Hccnchange

Function

hccnchange(
    self,
    tool_hap1_cna_files: List[str],
    tool_hap2_cna_files: List[str],
    tool_names: List[str],
    changes_file: str,
    profile_bin_size=100000,
    outfile: str = "evolution_onset_CN_Change.csv",
) -> pd.DataFrame

This function evaluates haplotype-specific copy-number change (CN change) prediction for multiple tools during evolutionary onset.

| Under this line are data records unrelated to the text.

### src/cache_pkg.sv
`default_nettype none

package cache_pkg;

    // basic widths
    localparam int WORD_W     = 16;
    localparam int ADDR_W     = 16;
    localparam int TAG_W      = 5;
    localparam int INDEX_W    = 8;
    localparam int WORD_SEL_W = 2;

    // address field positions, bit 0 is the byte bit and is ignored
    localparam int WORD_LSB  = 1;
    localparam int INDEX_LSB = WORD_LSB + WORD_SEL_W;
    localparam int TAG_LSB   = INDEX_LSB + INDEX_W;

    // cache geometry
    localparam int LINE_WORDS = 4;
    localparam int NUM_LINES  = 256;

    // main memory, one bank per word of a line
    localparam int BANK_ROW_W     = TAG_W + INDEX_W;
    localparam int BANK_DEPTH     = 1 << BANK_ROW_W;
    localparam int MEM_RD_LATENCY = 2;

    typedef logic [WORD_W-1:0]     word_t;
    typedef logic [ADDR_W-1:0]     addr_t;
    typedef logic [TAG_W-1:0]      tag_t;
    typedef logic [INDEX_W-1:0]    index_t;
    typedef logic [WORD_SEL_W-1:0] word_sel_t;
    typedef logic [BANK_ROW_W-1:0] bank_row_t;

    // controller states
    typedef enum logic [3:0] {
        IDLE,
        WB0,
        WB1,
        WB2,
        WB3,
        FILL0,
        FILL1,
        FILL2,
        FILL3,
        FILL_WAIT0,
        FILL_WAIT1,
        FINISH
    } ctrl_state_t;

endpackage

`default_nettype wire

### src/cache_ctrl_fsm.sv
`default_nettype none

module cache_ctrl_fsm
    import cache_pkg::*;
(
    input  logic      clk,
    input  logic      rst_n,
    // requester
    input  addr_t     addr,
    input  word_t     data_in,
    input  logic      rd,
    input  logic      wr,
    output word_t     data_out,
    output logic      done,
    output logic      stall,
    output logic      cache_hit,
    // cache array
    output index_t    c_index,
    output word_sel_t c_word,
    output tag_t      c_tag,
    output word_t     c_data_in,
    output logic      c_wr,
    output logic      c_comp,
    input  logic      c_hit,
    input  logic      c_valid,
    input  logic      c_dirty,
    input  tag_t      c_tag_out,
    input  word_t     c_data_out,
    // main memory
    output addr_t     m_addr,
    output word_t     m_data_in,
    output logic      m_rd,
    output logic      m_wr,
    input  word_t     m_data_out
);

    ctrl_state_t state;
    ctrl_state_t next_state;

    // request fields, the requester holds addr until done
    tag_t      req_tag;
    index_t    req_index;
    word_sel_t req_word;
    logic      req;
    logic      miss_start;

    tag_t      victim_tag;
    word_sel_t seq_word;
    tag_t      m_tag;
    word_sel_t m_word;

    // fill tracking
    logic [MEM_RD_LATENCY-1:0] rd_inflight;
    logic                      fill_ret;
    word_sel_t                 fill_cnt;

    word_t line_buf [LINE_WORDS];

    assign req_tag   = addr[TAG_LSB +: TAG_W];
    assign req_index = addr[INDEX_LSB +: INDEX_W];
    assign req_word  = addr[WORD_LSB +: WORD_SEL_W];
    assign req       = rd | wr;

    assign miss_start = (state == IDLE) & req & ~c_hit;
    assign fill_ret   = rd_inflight[MEM_RD_LATENCY-1];

    always_ff @(posedge clk or negedge rst_n) begin
        if (!rst_n) begin
            state <= IDLE;
        end else begin
            state <= next_state;
        end
    end

    always_comb begin
        next_state = state;
        case (state)
            IDLE: begin
                if (miss_start) begin
                    next_state = (c_valid && c_dirty) ? WB0 : FILL0;
                end
            end
            WB0:        next_state = WB1;
            WB1:        next_state = WB2;
            WB2:        next_state = WB3;
            WB3:        next_state = FILL0;
            FILL0:      next_state = FILL1;
            FILL1:      next_state = FILL2;
            FILL2:      next_state = FILL3;
            FILL3:      next_state = FILL_WAIT0;
            FILL_WAIT0: next_state = FILL_WAIT1;
            FILL_WAIT1: next_state = FINISH;
            FINISH:     next_state = IDLE;
            default:    next_state = IDLE;
        endcase
    end

    // old line's tag, needed to address the write-back
    always_ff @(posedge clk) begin
        if (miss_start) begin
            victim_tag <= c_tag_out;
        end
    end

    // one bit per cycle of read latency, the top bit marks a returning word
    always_ff @(posedge clk or negedge rst_n) begin
        if (!rst_n) begin
            rd_inflight <= '0;
            fill_cnt    <= '0;
        end else begin
            rd_inflight <= {rd_inflight[MEM_RD_LATENCY-2:0], m_rd};
            if (fill_ret) begin
                // four returns per fill, so this wraps back to zero
                fill_cnt <= fill_cnt + 1'b1;
            end
        end
    end

    // copy of the fetched line, the missed word is served from here
    always_ff @(posedge clk) begin
        if (fill_ret) begin
            line_buf[fill_cnt] <= m_data_out;
        end
    end

    // word walked by the write-back and fill-issue states
    always_comb begin
        case (state)
            WB1, FILL1: seq_word = 2'd1;
            WB2, FILL2: seq_word = 2'd2;
            WB3, FILL3: seq_word = 2'd3;
            default:    seq_word = 2'd0;
        endcase
    end

    assign m_addr    = {m_tag, req_index, m_word, 1'b0};
    assign m_data_in = c_data_out;

    always_comb begin
        // by default probe the requested word in compare mode
        c_index   = req_index;
        c_tag     = req_tag;
        c_word    = req_word;
        c_data_in = data_in;
        c_comp    = 1'b1;
        c_wr      = 1'b0;
        m_tag     = req_tag;
        m_word    = req_word;
        m_rd      = 1'b0;
        m_wr      = 1'b0;
        data_out  = c_data_out;
        done      = 1'b0;
        stall     = 1'b1;
        cache_hit = 1'b0;

        case (state)
            IDLE: begin
                // a write that misses is dropped by the array
                c_wr      = wr;
                done      = req & c_hit;
                cache_hit = req & c_hit;
                stall     = req & ~c_hit;
            end
            WB0, WB1, WB2, WB3: begin
                c_word = seq_word;
                m_tag  = victim_tag;
                m_word = seq_word;
                m_wr   = 1'b1;
            end
            FILL0, FILL1, FILL2, FILL3: begin
                m_word = seq_word;
                m_rd   = 1'b1;
            end
            FINISH: begin
                c_wr     = wr;
                data_out = line_buf[req_word];
                done     = 1'b1;
                stall    = 1'b0;
            end
            default: begin
            end
        endcase

        // returning fill data goes straight into the line
        if (fill_ret) begin
            c_word    = fill_cnt;
            c_data_in = m_data_out;
            c_comp    = 1'b0;
            c_wr      = 1'b1;
        end
    end

endmodule

`default_nettype wire
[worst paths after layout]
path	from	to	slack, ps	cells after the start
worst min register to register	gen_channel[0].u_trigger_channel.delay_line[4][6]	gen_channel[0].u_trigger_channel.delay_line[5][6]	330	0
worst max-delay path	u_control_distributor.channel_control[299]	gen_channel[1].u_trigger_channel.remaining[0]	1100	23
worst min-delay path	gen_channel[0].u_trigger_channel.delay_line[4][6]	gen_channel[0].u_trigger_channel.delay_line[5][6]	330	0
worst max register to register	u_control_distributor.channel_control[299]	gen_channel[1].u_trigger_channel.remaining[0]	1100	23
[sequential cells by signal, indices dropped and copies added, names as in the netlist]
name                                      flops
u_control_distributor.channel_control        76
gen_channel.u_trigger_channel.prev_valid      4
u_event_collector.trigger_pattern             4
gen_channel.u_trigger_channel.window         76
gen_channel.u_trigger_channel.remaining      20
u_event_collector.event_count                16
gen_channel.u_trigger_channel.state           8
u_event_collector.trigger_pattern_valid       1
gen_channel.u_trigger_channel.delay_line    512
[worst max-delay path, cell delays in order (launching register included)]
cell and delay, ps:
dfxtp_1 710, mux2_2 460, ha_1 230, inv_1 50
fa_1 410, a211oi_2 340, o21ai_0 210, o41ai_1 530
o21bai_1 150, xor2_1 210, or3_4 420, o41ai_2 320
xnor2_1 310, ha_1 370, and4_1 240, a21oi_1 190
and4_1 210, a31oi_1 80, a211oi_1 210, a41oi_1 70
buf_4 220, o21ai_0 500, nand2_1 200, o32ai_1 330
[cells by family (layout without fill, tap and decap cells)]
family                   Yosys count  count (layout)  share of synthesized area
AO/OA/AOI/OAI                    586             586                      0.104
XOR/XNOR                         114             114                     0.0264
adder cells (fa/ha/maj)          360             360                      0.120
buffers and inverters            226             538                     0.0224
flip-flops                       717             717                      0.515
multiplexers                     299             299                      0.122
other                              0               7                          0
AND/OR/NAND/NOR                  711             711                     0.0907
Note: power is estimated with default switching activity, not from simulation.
File: config.mk
export PLATFORM = sky130hd
export DESIGN_NAME = load_issue_top
export DESIGN_NICKNAME = d
export VERILOG_FILES = /design/src/source/isa_pkg.sv /design/src/source/uarch_pkg.sv /design/src/source/operand_station.sv /design/src/source/addr_gen.sv /design/src/source/store_queue.sv /design/src/source/load_station.sv /design/src/source/load_issue_top.sv
export VERILOG_INCLUDE_DIRS = /design/src /design/src/source
export SDC_FILE = /design/constraint.sdc
export NUM_CORES = 1
export LEC_CHECK = 0
export BUFFER_PORTS_ARGS = -buffer_cell sky130_fd_sc_hd__buf_2
export CAP_MARGIN = 20
export CORE_ASPECT_RATIO = 1.25
export CORE_MARGIN = 2
export CORE_UTILIZATION = 62
export CTS_CLUSTER_SIZE = 40
export DETAILED_ROUTE_END_ITERATION = 8
export PLACE_DENSITY = 0.87
export SLEW_MARGIN = 20
export SYNTH_ARGS = -nofsm -noshare
export SYNTH_HDL_FRONTEND = slang
export SYNTH_SLANG_ARGS = --single-unit
File: constraint.sdc
create_clock -name clk -period 10.04 [get_ports clk]
set_input_delay 0.502 -clock clk [delete_from_list [all_inputs] [get_ports clk]]
set_output_delay 0.502 -clock clk [all_outputs]
set_load 0.01 [all_outputs]
File: src/source/lsu_macros.svh
`ifndef LSU_MACROS_SVH
`define LSU_MACROS_SVH

// Register and address width
`define LSU_XLEN 32

// ROB tag width, tags wrap modulo 2**LSU_TAG_WIDTH
`define LSU_TAG_WIDTH 4

// Number of CDB broadcast ports
`define LSU_PIPE_WIDTH 2

// Store queue entries
`define LSU_STQ_DEPTH 4

`endif

File: src/source/isa_pkg.sv
`default_nettype none

`include "lsu_macros.svh"

package isa_pkg;

    // One register value
    typedef logic [`LSU_XLEN-1:0] data_t;

    // Byte address in memory
    typedef logic [`LSU_XLEN-1:0] addr_t;

    // I-type offset, sign-extended by the AGU
    typedef logic signed [11:0] imm_t;

    // Access size of a load or store
    typedef enum logic [1:0] {
        MEM_BYTE,
        MEM_HALF,
        MEM_WORD
    } mem_width_t;

endpackage

`default_nettype wire

File: src/source/uarch_pkg.sv
`default_nettype none

`include "lsu_macros.svh"

package uarch_pkg;

    import isa_pkg::*;

    // ROB entry tag
    typedef logic [`LSU_TAG_WIDTH-1:0] tag_t;

    // Source operand, either a value or the tag that will produce it
    typedef struct packed {
        logic  rdy;
        tag_t  tag;
        data_t data;
    } operand_t;

    // Memory instruction as held in the station
    // Once addr_done is set, base.data holds the effective address
    typedef struct packed {
        logic       valid;
        tag_t       dest_tag;
        operand_t   base;
        imm_t       imm;
        mem_width_t width;
        logic       addr_done;
    } mem_instr_t;

    // Result broadcast, used on the CDB and for the AGU return
    typedef struct packed {
        logic  valid;
        tag_t  tag;
        data_t result;
    } wb_pkt_t;

    // One in-flight store
    typedef struct packed {
        logic  valid;
        tag_t  tag;
        logic  addr_known;
        addr_t addr;
    } stq_entry_t;

endpackage

`default_nettype wire

File: src/source/operand_station.sv
`timescale 1ns/1ps
`default_nettype none

`include "lsu_macros.svh"

module operand_station (
    input  wire                        clk,
    input  wire                        rst_n,
    input  wire                        flush,
    input  wire uarch_pkg::mem_instr_t entry,
    input  wire                        we,
    input  wire                        release_entry,
    input  wire uarch_pkg::wb_pkt_t    cdb [`LSU_PIPE_WIDTH],
    output uarch_pkg::mem_instr_t      held,
    output logic                       busy,
    output logic                       operand_rdy
);

    import uarch_pkg::*;

    mem_instr_t next_entry;

    always_comb begin
        // A new write replaces whatever is held
        next_entry = we ? entry : held;

        // Snoop the CDB for the base operand, also on the write cycle
        if (next_entry.valid && !next_entry.base.rdy) begin
            for (int p = 0; p < `LSU_PIPE_WIDTH; p++) begin
                if (cdb[p].valid && (cdb[p].tag == next_entry.base.tag)) begin
                    next_entry.base.rdy  = 1'b1;
                    next_entry.base.data = cdb[p].result;
                end
            end
        end

        // Entry leaves unless it is refilled in the same cycle
        if (release_entry && !we) begin
            next_entry = '0;
        end
    end

    always_ff @(posedge clk or negedge rst_n) begin
        if (!rst_n) begin
            held <= '0;
        end else if (flush) begin
            held <= '0;
        end else begin
            held <= next_entry;
        end
    end

    assign busy        = held.valid;
    assign operand_rdy = held.valid && held.base.rdy;

endmodule

`default_nettype wire

File: src/source/addr_gen.sv
`timescale 1ns/1ps
`default_nettype none

`include "lsu_macros.svh"

module addr_gen (
    input  wire                        clk,
    input  wire                        rst_n,
    input  wire                        flush,
    input  wire                        req,
    input  wire uarch_pkg::mem_instr_t pkt,
    output uarch_pkg::wb_pkt_t         wb
);

    import isa_pkg::*;
    import uarch_pkg::*;

    localparam int IMM_W = $bits(imm_t);

    logic  valid_q;
    tag_t  tag_q;
    data_t sum_q;
    data_t imm_ext;

    // Sign-extend the offset to full width
    assign imm_ext = {{(`LSU_XLEN - IMM_W){pkt.imm[IMM_W-1]}}, pkt.imm};

    // One-cycle valid per request, dropped on flush
    always_ff @(posedge clk or negedge rst_n) begin
        if (!rst_n) begin
            valid_q <= 1'b0;
        end else begin
            valid_q <= req && !flush;
        end
    end

    always_ff @(posedge clk) begin
        if (req) begin
            tag_q <= pkt.dest_tag;
            sum_q <= pkt.base.data + imm_ext;
        end
    end

    always_comb begin
        wb.valid  = valid_q;
        wb.tag    = tag_q;
        wb.result = sum_q;
    end

endmodule

`default_nettype wire

File: src/source/store_queue.sv
`timescale 1ns/1ps
`default_nettype none

`include "lsu_macros.svh"

module store_queue (
    input  wire                   clk,
    input  wire                   rst_n,
    input  wire                   flush,
    input  wire                   st_we,
    input  wire uarch_pkg::tag_t  st_tag,
    input  wire                   st_addr_we,
    input  wire uarch_pkg::tag_t  st_addr_tag,
    input  wire isa_pkg::addr_t   st_addr,
    input  wire                   st_retire,
    output logic                  st_write_rdy,
    output uarch_pkg::stq_entry_t entries [`LSU_STQ_DEPTH]
);

    localparam int DEPTH = `LSU_STQ_DEPTH;
    localparam int PTR_W = (DEPTH > 1) ? $clog2(DEPTH) : 1;
    localparam int CNT_W = $clog2(DEPTH + 1);

    typedef logic [PTR_W-1:0] ptr_t;
    typedef logic [CNT_W-1:0] cnt_t;

    ptr_t head;
    ptr_t tail;
    cnt_t count;
    logic push;
    logic pop;

    // Wrap at DEPTH, which need not be a power of two
    function automatic ptr_t ptr_inc(input ptr_t p);
        return (p == ptr_t'(DEPTH - 1)) ? '0 : p + 1'b1;
    endfunction

    assign st_write_rdy = (count != cnt_t'(DEPTH));
    assign push         = st_we && st_write_rdy;
    assign pop          = st_retire && (count != '0);

    always_ff @(posedge clk or negedge rst_n) begin
        if (!rst_n) begin
            head  <= '0;
            tail  <= '0;
            count <= '0;
            for (int i = 0; i < DEPTH; i++) begin
                entries[i] <= '0;
            end
        end else if (flush) begin
            head  <= '0;
            tail  <= '0;
            count <= '0;
            for (int i = 0; i < DEPTH; i++) begin
                entries[i].valid <= 1'b0;
            end
        end else begin
            // Address resolve by tag match
            if (st_addr_we) begin
                for (int i = 0; i < DEPTH; i++) begin
                    if (entries[i].valid && (entries[i].tag == st_addr_tag)) begin
                        entries[i].addr_known <= 1'b1;
                        entries[i].addr       <= st_addr;
                    end
                end
            end

            if (push) begin
                entries[tail].valid      <= 1'b1;
                entries[tail].tag        <= st_tag;
                entries[tail].addr_known <= 1'b0;
                tail                     <= ptr_inc(tail);
            end

            // Oldest store leaves at retire
            if (pop) begin
                entries[head].valid <= 1'b0;
                head                <= ptr_inc(head);
            end

            count <= count + cnt_t'(push) - cnt_t'(pop);
        end
    end

endmodule

`default_nettype wire

File: src/source/load_station.sv
`timescale 1ns/1ps
`default_nettype none

`include "lsu_macros.svh"

module load_station (
    input  wire                        clk,
    input  wire                        rst_n,
    input  wire                        flush,
    input  wire uarch_pkg::mem_instr_t ld_entry,
    input  wire                        ld_we,
    output logic                       ld_write_rdy,
    input  wire uarch_pkg::wb_pkt_t    cdb [`LSU_PIPE_WIDTH],
    output logic                       mem_req,
    output uarch_pkg::mem_instr_t      mem_pkt,
    input  wire                        mem_grant,
    input  wire uarch_pkg::stq_entry_t stq_entries [`LSU_STQ_DEPTH],
    input  wire uarch_pkg::tag_t       rob_head
);

    import uarch_pkg::*;

    typedef enum logic [1:0] {
        IDLE,
        WAIT_OPERAND,
        WAIT_ADDR,
        READY
    } state_t;

    state_t     state;
    state_t     next_state;

    mem_instr_t held;
    mem_instr_t station_entry;
    mem_instr_t agu_entry;
    wb_pkt_t    agu_wb;

    logic       station_we;
    logic       station_busy;
    logic       operand_rdy;
    logic       dispatch;
    logic       agu_req;
    logic       agu_we;
    logic       issue;
    logic       alias_hit;
    tag_t       load_age;

    operand_station operand_station_inst (
        .clk           (clk),
        .rst_n         (rst_n),
        .flush         (flush),
        .entry         (station_entry),
        .we            (station_we),
        .release_entry (issue),
        .cdb           (cdb),
        .held          (held),
        .busy          (station_busy),
        .operand_rdy   (operand_rdy)
    );

    addr_gen addr_gen_inst (
        .clk   (clk),
        .rst_n (rst_n),
        .flush (flush),
        .req   (agu_req),
        .pkt   (held),
        .wb    (agu_wb)
    );

    assign issue        = mem_req && mem_grant;
    assign ld_write_rdy = !station_busy || issue;
    assign dispatch     = ld_we && ld_write_rdy;

    // AGU result belongs to the held load
    assign agu_we = (state == WAIT_ADDR) && agu_wb.valid && (agu_wb.tag == held.dest_tag);

    always_comb begin
        agu_entry           = held;
        agu_entry.base.data = agu_wb.result;
        agu_entry.addr_done = 1'b1;
    end

    // Single write port, dispatch first
    assign station_we    = dispatch || agu_we;
    assign station_entry = dispatch ? ld_entry : agu_entry;

    // Age as distance from the ROB head, wraps with the tag width
    assign load_age = held.dest_tag - rob_head;

    always_comb begin
        alias_hit = 1'b0;
        for (int i = 0; i < `LSU_STQ_DEPTH; i++) begin
            if (stq_entries[i].valid &&
                (tag_t'(stq_entries[i].tag - rob_head) < load_age)) begin
                // Unknown address may alias anything
                if (!stq_entries[i].addr_known ||
                    (stq_entries[i].addr[`LSU_XLEN-1:2] == held.base.data[`LSU_XLEN-1:2])) begin
                    alias_hit = 1'b1;
                end
            end
        end
    end

    always_ff @(posedge clk or negedge rst_n) begin
        if (!rst_n) begin
            state <= IDLE;
        end else if (flush) begin
            state <= IDLE;
        end else begin
            state <= next_state;
        end
    end

    always_comb begin
        next_state = state;
        agu_req    = 1'b0;
        case (state)
            IDLE: begin
                if (dispatch) begin
                    next_state = WAIT_OPERAND;
                end
            end
            WAIT_OPERAND: begin
                if (operand_rdy) begin
                    agu_req    = 1'b1;
                    next_state = WAIT_ADDR;
                end
            end
            WAIT_ADDR: begin
                if (agu_we) begin
                    next_state = READY;
                end
            end
            READY: begin
                if (issue) begin
                    next_state = dispatch ? WAIT_OPERAND : IDLE;
                end
            end
            default: begin
                next_state = IDLE;
            end
        endcase
    end

    assign mem_req = (state == READY) && !alias_hit;
    assign mem_pkt = held;

endmodule

`default_nettype wire

File: src/source/load_issue_top.sv
`timescale 1ns/1ps
`default_nettype none

`include "lsu_macros.svh"

module load_issue_top (
    input  wire                        clk,
    input  wire                        rst_n,
    input  wire                        flush,
    input  wire uarch_pkg::mem_instr_t ld_entry,
    input  wire                        ld_we,
    output logic                       ld_write_rdy,
    input  wire                        st_we,
    input  wire uarch_pkg::tag_t       st_tag,
    output logic                       st_write_rdy,
    input  wire                        st_addr_we,
    input  wire uarch_pkg::tag_t       st_addr_tag,
    input  wire isa_pkg::addr_t        st_addr,
    input  wire                        st_retire,
    input  wire uarch_pkg::wb_pkt_t    cdb [`LSU_PIPE_WIDTH],
    output logic                       mem_req,
    output uarch_pkg::mem_instr_t      mem_pkt,
    input  wire                        mem_grant,
    input  wire uarch_pkg::tag_t       rob_head
);

    import uarch_pkg::*;

    stq_entry_t stq_entries [`LSU_STQ_DEPTH];

    load_station load_station_inst (
        .clk          (clk),
        .rst_n        (rst_n),
        .flush        (flush),
        .ld_entry     (ld_entry),
        .ld_we        (ld_we),
        .ld_write_rdy (ld_write_rdy),
        .cdb          (cdb),
        .mem_req      (mem_req),
        .mem_pkt      (mem_pkt),
        .mem_grant    (mem_grant),
        .stq_entries  (stq_entries),
        .rob_head     (rob_head)
    );

    store_queue store_queue_inst (
        .clk          (clk),
        .rst_n        (rst_n),
        .flush        (flush),
        .st_we        (st_we),
        .st_tag       (st_tag),
        .st_addr_we   (st_addr_we),
        .st_addr_tag  (st_addr_tag),
        .st_addr      (st_addr),
        .st_retire    (st_retire),
        .st_write_rdy (st_write_rdy),
        .entries      (stq_entries)
    );

endmodule

`default_nettype wire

Given a ground-truth change table (changes_file) and each tool’s haplotype CNA profiles (hap1 and hap2), it:

Standardizes GT segments and tool CNA profiles to the same bin size (profile_bin_size).
Joins GT change segments with predicted haplotype copy numbers using _onset_join.
Produces predicted CN-change labels/values (Change_predict) and compares them to GT Change.
Computes RMSE and ACC for CN-change prediction, stratified by change Type.
Saves a per-tool, per-type summary table.

Parameters

Name	Type	Description
`tool_hap1_cna_files`	`List[str]`	List of tool CNA profile CSVs for haplotype 1. Must align with `tool_names`.
`tool_hap2_cna_files`	`List[str]`	List of tool CNA profile CSVs for haplotype 2. Must align with `tool_names`.
`tool_names`	`List[str]`	Tool names used in output rows.
`changes_file`	`str`	Path to the ground-truth CN-change table (segments + change labels).
`profile_bin_size`	`int`	Bin size used to split/standardize both GT segments and predictions. Default: `100000` (100kb).
`outfile`	`str`	Output filename for the summary table. Default: `"evolution_onset_CN_Change.csv"`.

Input File Format

`changes_file` (ground-truth CN-change table)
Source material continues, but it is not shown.